- Task details
Of the lines listed below, return exactly those that run from the line containing "u_engine.u_time_ram.o_rd_data: 32" through the line containing "after global routing", both included.

Saved entries
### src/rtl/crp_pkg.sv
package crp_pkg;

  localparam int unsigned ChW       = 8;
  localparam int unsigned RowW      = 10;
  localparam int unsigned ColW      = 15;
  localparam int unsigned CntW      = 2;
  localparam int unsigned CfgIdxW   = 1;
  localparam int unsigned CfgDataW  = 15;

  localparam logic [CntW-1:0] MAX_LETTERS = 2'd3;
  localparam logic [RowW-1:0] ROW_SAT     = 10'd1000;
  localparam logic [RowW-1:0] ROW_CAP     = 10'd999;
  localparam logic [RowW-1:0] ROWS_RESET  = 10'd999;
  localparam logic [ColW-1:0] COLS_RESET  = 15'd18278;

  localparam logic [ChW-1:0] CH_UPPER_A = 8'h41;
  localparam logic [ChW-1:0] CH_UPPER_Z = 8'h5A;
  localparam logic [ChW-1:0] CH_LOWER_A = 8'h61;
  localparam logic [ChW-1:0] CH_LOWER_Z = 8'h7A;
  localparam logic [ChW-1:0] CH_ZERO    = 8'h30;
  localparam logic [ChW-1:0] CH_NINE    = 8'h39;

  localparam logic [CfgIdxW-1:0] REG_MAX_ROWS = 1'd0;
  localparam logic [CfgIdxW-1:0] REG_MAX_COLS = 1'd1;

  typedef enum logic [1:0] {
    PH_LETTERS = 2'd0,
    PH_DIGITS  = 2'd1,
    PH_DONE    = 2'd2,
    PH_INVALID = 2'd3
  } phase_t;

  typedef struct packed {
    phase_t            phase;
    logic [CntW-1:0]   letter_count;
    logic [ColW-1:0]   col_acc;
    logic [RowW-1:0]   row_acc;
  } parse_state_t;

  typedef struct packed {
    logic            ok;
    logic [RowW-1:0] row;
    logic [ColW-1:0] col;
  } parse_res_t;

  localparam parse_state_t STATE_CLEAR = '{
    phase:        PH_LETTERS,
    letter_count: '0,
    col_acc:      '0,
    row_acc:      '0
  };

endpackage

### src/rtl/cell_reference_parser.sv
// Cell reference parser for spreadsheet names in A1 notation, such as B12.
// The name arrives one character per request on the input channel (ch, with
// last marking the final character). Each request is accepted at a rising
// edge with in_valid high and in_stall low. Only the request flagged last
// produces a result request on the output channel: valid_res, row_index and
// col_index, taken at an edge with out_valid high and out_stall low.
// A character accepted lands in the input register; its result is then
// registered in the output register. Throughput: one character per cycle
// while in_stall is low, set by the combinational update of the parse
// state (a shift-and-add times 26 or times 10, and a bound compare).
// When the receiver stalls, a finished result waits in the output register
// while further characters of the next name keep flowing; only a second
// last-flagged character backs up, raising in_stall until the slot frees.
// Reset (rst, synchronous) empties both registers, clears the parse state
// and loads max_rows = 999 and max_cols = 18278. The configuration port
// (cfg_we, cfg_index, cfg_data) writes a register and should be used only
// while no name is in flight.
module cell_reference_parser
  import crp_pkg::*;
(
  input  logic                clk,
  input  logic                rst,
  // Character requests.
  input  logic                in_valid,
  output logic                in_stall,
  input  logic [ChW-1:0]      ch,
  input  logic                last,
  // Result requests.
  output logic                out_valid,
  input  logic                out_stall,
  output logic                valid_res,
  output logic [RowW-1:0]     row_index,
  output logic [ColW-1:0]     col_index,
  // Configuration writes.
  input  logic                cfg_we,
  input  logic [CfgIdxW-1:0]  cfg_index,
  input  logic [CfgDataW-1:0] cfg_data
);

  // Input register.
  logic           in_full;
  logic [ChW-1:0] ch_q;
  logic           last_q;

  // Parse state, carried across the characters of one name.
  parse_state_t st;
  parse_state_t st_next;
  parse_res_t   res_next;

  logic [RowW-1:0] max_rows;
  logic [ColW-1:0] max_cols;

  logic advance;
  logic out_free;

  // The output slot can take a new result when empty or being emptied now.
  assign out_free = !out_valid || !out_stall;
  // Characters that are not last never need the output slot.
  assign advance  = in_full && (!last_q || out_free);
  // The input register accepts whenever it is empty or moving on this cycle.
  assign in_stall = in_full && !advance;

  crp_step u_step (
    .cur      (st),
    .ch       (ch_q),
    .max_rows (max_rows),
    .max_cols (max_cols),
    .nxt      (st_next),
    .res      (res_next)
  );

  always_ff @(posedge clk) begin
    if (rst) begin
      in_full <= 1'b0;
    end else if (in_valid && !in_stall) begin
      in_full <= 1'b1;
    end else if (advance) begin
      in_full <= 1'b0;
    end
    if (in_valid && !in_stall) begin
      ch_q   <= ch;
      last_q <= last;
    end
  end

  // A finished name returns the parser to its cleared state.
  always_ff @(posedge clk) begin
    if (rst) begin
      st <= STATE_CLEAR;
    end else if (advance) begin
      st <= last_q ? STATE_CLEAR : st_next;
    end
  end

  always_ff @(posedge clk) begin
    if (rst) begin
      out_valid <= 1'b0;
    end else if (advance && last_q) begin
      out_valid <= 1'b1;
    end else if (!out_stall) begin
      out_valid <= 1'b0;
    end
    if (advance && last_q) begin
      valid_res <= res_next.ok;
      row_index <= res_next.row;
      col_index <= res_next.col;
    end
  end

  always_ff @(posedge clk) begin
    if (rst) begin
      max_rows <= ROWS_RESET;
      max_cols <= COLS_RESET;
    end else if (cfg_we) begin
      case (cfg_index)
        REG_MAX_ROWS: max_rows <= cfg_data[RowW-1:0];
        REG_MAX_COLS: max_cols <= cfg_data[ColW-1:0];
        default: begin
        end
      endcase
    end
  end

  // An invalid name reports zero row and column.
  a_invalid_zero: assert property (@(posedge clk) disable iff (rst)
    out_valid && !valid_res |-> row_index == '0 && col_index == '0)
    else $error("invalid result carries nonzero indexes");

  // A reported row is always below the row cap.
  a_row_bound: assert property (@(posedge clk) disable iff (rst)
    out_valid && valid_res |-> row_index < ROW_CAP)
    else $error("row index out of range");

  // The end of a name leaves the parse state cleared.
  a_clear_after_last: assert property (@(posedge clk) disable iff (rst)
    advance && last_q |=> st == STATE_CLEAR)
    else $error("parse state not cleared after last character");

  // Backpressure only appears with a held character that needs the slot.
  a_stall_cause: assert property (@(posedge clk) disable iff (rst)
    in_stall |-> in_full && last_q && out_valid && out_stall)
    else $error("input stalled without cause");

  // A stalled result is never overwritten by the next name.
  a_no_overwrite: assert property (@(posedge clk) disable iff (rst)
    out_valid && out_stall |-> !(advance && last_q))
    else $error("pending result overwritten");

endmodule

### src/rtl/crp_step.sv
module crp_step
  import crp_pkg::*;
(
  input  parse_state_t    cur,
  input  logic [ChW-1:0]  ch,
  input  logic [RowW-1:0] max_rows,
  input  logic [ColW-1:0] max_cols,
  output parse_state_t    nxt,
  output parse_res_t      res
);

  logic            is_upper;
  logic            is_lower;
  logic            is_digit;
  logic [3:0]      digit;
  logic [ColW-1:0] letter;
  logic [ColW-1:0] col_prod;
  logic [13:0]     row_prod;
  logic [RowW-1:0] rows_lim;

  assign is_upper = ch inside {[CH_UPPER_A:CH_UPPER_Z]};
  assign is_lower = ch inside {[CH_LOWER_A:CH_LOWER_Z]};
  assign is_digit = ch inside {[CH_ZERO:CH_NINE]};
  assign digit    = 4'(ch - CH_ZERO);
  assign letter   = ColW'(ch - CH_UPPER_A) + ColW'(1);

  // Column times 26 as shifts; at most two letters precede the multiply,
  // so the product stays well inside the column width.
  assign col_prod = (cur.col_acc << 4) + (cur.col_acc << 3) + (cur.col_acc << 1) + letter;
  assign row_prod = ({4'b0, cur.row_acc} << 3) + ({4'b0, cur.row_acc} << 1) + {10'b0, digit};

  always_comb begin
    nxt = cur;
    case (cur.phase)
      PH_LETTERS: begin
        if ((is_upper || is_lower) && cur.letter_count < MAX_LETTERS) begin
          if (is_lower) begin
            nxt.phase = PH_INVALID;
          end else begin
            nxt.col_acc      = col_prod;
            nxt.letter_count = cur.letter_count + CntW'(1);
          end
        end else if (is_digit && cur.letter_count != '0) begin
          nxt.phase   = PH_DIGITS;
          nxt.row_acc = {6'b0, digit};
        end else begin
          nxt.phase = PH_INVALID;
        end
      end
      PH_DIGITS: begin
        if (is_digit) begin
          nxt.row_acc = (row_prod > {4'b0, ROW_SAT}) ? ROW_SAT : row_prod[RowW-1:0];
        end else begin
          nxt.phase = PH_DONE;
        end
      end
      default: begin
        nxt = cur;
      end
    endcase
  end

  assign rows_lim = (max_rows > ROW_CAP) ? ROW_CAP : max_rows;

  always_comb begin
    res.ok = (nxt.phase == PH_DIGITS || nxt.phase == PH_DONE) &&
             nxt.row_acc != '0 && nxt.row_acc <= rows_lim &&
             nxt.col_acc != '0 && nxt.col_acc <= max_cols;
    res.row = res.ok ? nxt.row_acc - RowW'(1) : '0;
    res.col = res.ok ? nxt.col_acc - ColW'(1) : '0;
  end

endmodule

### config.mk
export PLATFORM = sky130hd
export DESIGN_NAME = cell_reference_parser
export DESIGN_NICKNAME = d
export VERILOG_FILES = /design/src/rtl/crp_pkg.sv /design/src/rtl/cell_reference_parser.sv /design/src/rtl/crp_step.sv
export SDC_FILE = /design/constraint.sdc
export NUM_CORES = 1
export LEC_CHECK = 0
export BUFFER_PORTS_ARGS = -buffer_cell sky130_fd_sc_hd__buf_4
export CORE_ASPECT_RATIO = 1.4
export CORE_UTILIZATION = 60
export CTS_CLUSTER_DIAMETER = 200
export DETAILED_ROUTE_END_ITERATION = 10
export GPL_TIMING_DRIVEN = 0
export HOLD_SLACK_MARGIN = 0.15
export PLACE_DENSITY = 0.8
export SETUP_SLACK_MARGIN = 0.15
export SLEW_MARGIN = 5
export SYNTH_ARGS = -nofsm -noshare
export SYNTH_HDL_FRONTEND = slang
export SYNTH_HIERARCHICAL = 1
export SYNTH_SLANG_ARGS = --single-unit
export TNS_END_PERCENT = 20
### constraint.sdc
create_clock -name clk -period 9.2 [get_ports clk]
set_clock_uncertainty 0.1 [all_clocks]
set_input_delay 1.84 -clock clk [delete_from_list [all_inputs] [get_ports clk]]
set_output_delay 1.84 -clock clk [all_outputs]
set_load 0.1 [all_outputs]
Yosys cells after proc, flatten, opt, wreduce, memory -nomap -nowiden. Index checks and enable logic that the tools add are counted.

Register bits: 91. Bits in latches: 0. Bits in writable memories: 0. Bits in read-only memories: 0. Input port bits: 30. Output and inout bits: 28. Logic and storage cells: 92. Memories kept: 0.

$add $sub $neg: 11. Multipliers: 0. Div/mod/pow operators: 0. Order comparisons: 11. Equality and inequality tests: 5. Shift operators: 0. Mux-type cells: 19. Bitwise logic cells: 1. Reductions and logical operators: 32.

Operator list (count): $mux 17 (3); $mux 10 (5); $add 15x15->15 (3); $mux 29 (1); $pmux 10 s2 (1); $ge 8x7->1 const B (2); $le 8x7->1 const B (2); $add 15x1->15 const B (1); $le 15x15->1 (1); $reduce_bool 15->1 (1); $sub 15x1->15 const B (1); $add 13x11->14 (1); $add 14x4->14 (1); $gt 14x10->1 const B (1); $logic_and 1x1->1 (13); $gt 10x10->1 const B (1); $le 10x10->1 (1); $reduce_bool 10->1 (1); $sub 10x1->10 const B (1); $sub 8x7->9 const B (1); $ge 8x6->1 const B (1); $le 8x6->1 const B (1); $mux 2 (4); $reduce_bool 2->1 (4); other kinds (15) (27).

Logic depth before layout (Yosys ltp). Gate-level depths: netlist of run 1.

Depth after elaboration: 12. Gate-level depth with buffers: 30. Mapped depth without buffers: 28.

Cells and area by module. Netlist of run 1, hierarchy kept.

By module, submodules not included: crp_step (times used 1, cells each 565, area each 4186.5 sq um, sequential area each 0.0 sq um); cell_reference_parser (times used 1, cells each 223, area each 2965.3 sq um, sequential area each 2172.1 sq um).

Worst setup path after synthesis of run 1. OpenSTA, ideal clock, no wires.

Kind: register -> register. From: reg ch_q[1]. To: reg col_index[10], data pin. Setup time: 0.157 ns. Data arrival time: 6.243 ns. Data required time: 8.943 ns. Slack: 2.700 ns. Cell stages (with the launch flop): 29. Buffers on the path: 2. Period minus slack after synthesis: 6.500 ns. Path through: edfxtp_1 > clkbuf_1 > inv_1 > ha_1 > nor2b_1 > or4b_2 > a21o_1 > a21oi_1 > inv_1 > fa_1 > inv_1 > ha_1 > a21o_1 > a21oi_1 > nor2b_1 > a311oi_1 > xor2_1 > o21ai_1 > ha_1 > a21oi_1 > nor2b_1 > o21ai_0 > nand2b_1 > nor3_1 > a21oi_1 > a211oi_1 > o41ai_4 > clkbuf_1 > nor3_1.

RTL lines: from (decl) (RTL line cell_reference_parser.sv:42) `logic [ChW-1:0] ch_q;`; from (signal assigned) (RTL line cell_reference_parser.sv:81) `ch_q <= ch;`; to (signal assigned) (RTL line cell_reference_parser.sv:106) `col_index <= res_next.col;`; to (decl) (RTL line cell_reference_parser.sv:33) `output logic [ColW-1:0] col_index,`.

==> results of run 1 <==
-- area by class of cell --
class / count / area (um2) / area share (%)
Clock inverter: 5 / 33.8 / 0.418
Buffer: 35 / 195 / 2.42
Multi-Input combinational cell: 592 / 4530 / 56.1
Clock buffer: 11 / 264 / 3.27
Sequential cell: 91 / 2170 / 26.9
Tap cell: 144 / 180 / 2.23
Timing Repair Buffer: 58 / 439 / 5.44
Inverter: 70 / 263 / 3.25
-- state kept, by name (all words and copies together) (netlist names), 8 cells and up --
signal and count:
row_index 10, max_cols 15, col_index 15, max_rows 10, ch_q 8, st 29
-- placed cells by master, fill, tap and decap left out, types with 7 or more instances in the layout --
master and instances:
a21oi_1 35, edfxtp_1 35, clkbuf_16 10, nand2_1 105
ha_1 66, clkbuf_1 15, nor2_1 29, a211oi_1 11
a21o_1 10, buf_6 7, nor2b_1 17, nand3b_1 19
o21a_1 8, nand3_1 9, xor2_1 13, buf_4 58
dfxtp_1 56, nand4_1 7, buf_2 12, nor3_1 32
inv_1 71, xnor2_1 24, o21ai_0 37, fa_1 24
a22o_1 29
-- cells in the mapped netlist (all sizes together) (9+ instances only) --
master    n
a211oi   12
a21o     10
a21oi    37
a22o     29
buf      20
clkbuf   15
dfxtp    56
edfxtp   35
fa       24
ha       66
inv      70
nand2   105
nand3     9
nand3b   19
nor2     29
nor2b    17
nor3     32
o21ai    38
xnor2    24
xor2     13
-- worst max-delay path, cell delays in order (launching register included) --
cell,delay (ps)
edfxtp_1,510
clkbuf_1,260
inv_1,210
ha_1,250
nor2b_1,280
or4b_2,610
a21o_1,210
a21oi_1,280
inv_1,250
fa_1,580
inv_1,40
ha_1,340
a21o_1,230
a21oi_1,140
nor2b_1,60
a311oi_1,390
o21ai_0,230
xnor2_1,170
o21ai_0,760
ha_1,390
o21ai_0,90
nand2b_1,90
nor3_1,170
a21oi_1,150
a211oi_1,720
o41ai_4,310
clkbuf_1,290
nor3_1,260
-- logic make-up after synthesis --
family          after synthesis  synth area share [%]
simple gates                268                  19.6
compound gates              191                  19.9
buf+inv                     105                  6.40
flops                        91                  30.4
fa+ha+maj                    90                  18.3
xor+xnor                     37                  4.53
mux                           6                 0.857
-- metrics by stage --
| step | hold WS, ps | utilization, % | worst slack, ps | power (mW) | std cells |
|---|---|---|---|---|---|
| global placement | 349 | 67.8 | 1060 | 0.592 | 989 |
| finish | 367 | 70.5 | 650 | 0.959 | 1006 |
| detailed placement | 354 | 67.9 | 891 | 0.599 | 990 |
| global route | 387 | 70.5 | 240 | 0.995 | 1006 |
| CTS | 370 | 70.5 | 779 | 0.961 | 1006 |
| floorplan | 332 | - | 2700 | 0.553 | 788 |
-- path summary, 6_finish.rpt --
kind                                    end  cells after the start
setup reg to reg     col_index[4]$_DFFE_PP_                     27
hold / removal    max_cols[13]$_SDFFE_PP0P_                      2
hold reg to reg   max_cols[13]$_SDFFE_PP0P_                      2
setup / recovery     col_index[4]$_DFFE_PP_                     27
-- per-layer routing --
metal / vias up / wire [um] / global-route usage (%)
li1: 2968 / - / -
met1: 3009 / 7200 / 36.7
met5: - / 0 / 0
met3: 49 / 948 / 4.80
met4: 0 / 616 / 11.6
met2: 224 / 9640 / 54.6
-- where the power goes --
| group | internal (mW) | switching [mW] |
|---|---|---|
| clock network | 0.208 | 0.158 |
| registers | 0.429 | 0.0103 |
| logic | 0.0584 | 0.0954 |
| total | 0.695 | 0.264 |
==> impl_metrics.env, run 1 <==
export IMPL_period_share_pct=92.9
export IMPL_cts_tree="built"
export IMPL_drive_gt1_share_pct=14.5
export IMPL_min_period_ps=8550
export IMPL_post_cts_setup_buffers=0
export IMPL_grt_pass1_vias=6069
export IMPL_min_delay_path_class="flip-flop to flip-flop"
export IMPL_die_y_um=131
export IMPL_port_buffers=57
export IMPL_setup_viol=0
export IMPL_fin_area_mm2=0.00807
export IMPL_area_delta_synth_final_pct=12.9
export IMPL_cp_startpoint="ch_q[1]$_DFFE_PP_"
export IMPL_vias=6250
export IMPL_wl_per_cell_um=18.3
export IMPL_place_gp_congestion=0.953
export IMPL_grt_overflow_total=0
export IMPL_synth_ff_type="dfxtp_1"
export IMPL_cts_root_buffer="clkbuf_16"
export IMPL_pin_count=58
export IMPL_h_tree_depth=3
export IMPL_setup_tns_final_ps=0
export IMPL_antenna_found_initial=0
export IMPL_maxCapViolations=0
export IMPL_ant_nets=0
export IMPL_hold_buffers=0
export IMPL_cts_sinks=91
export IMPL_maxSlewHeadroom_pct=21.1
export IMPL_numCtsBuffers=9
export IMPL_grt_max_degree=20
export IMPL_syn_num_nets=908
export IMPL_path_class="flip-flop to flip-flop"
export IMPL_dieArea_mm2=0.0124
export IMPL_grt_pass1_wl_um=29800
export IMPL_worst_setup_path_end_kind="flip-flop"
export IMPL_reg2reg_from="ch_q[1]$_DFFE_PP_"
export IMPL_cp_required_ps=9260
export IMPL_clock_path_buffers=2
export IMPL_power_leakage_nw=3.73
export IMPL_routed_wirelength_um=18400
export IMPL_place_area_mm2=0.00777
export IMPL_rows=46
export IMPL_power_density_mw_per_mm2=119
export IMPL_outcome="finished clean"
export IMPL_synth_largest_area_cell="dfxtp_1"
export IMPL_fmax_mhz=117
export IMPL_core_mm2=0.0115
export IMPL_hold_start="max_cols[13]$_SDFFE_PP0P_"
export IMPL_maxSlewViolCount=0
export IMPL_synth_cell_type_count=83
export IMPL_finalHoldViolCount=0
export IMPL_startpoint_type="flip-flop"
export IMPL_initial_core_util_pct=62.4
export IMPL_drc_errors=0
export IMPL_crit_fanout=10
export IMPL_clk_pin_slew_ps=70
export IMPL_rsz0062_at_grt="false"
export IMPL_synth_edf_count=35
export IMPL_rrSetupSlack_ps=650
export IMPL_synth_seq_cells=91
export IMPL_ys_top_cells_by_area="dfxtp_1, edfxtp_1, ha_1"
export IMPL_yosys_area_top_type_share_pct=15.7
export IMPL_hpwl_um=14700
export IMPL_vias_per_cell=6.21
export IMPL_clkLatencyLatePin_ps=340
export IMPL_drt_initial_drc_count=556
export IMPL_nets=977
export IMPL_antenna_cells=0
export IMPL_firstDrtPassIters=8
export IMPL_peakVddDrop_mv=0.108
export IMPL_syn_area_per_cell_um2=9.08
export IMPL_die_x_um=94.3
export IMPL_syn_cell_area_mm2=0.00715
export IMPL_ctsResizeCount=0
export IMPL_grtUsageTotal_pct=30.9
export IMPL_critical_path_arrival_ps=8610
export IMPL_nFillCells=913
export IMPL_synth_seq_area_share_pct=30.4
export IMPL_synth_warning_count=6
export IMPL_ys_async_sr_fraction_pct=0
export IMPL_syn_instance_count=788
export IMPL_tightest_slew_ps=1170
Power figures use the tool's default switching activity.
...
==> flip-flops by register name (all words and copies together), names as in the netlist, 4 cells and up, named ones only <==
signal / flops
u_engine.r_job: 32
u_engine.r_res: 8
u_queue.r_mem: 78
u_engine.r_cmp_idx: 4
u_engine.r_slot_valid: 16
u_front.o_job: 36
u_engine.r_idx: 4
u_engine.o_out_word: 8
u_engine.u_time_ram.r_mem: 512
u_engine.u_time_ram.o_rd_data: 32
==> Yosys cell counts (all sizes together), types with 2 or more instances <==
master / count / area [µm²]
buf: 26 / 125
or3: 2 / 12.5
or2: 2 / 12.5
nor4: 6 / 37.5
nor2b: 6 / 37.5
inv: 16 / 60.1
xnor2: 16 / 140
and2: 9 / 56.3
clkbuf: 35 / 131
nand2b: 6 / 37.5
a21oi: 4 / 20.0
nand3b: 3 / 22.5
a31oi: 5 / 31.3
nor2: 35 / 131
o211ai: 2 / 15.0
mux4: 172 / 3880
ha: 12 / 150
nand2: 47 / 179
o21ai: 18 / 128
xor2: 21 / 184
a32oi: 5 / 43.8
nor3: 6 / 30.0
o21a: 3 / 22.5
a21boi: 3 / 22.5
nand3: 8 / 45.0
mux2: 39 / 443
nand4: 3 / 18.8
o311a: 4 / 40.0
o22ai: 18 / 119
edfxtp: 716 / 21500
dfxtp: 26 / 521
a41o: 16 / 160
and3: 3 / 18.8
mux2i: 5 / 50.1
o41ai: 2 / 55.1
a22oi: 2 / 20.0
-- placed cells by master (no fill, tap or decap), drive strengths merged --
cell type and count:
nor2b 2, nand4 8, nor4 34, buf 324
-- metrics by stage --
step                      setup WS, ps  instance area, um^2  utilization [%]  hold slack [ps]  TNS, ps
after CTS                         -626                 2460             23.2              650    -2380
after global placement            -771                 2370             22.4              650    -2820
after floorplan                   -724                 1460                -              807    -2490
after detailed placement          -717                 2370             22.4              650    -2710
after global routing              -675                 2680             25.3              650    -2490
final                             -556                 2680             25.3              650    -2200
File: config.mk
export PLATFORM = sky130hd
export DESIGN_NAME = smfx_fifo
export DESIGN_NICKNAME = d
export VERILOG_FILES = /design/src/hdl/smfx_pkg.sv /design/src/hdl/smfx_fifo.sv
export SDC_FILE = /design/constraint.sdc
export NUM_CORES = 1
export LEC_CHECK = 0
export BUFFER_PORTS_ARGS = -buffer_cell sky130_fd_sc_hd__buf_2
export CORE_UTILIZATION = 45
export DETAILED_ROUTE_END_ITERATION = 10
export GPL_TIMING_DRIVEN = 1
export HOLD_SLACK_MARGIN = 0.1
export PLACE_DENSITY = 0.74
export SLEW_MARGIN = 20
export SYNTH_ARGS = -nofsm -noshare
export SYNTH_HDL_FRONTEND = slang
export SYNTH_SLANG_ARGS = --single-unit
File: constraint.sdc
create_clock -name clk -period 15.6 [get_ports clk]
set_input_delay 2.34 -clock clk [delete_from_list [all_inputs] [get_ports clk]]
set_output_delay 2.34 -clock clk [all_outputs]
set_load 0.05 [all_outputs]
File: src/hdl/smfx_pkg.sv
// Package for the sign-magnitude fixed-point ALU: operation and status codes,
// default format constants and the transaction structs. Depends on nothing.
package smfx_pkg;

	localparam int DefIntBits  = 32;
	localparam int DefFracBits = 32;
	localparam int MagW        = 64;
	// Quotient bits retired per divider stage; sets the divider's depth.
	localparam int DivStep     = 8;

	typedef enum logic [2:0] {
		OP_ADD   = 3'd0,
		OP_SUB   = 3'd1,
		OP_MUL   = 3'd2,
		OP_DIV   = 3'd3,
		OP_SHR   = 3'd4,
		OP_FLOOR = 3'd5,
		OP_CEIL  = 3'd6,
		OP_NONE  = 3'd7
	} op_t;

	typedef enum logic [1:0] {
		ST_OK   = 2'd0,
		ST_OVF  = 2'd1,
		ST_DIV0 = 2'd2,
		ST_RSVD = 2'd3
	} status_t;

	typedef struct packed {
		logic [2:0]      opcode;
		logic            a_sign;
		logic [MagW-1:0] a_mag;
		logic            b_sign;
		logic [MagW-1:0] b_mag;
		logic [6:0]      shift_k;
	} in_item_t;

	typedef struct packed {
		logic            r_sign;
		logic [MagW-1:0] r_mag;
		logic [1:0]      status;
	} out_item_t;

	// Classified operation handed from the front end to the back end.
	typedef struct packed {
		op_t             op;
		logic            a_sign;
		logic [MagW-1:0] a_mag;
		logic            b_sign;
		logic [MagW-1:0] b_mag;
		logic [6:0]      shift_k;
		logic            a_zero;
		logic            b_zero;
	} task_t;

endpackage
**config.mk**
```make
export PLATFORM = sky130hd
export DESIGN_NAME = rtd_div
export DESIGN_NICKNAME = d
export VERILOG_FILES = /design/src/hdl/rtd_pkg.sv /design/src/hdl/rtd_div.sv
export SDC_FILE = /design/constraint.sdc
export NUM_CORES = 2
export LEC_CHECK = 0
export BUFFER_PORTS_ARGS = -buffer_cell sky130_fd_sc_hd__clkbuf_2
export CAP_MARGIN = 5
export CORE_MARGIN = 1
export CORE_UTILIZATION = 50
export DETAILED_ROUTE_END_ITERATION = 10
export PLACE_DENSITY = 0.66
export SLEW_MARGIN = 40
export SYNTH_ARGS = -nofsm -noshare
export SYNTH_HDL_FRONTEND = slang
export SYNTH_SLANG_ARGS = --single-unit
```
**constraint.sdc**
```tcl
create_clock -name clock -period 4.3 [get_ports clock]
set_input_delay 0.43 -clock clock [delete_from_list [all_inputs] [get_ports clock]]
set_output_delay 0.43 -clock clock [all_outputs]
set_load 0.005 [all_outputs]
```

- Answer section
u_engine.u_time_ram.o_rd_data: 32
==> Yosys cell counts (all sizes together), types with 2 or more instances <==
master / count / area [µm²]
buf: 26 / 125
or3: 2 / 12.5
or2: 2 / 12.5
nor4: 6 / 37.5
nor2b: 6 / 37.5
inv: 16 / 60.1
xnor2: 16 / 140
and2: 9 / 56.3
clkbuf: 35 / 131
nand2b: 6 / 37.5
a21oi: 4 / 20.0
nand3b: 3 / 22.5
a31oi: 5 / 31.3
nor2: 35 / 131
o211ai: 2 / 15.0
mux4: 172 / 3880
ha: 12 / 150
nand2: 47 / 179
o21ai: 18 / 128
xor2: 21 / 184
a32oi: 5 / 43.8
nor3: 6 / 30.0
o21a: 3 / 22.5
a21boi: 3 / 22.5
nand3: 8 / 45.0
mux2: 39 / 443
nand4: 3 / 18.8
o311a: 4 / 40.0
o22ai: 18 / 119
edfxtp: 716 / 21500
dfxtp: 26 / 521
a41o: 16 / 160
and3: 3 / 18.8
mux2i: 5 / 50.1
o41ai: 2 / 55.1
a22oi: 2 / 20.0
-- placed cells by master (no fill, tap or decap), drive strengths merged --
cell type and count:
nor2b 2, nand4 8, nor4 34, buf 324
-- metrics by stage --
step                      setup WS, ps  instance area, um^2  utilization [%]  hold slack [ps]  TNS, ps
after CTS                         -626                 2460             23.2              650    -2380
after global placement            -771                 2370             22.4              650    -2820
after floorplan                   -724                 1460                -              807    -2490
after detailed placement          -717                 2370             22.4              650    -2710
after global routing              -675                 2680             25.3              650    -2490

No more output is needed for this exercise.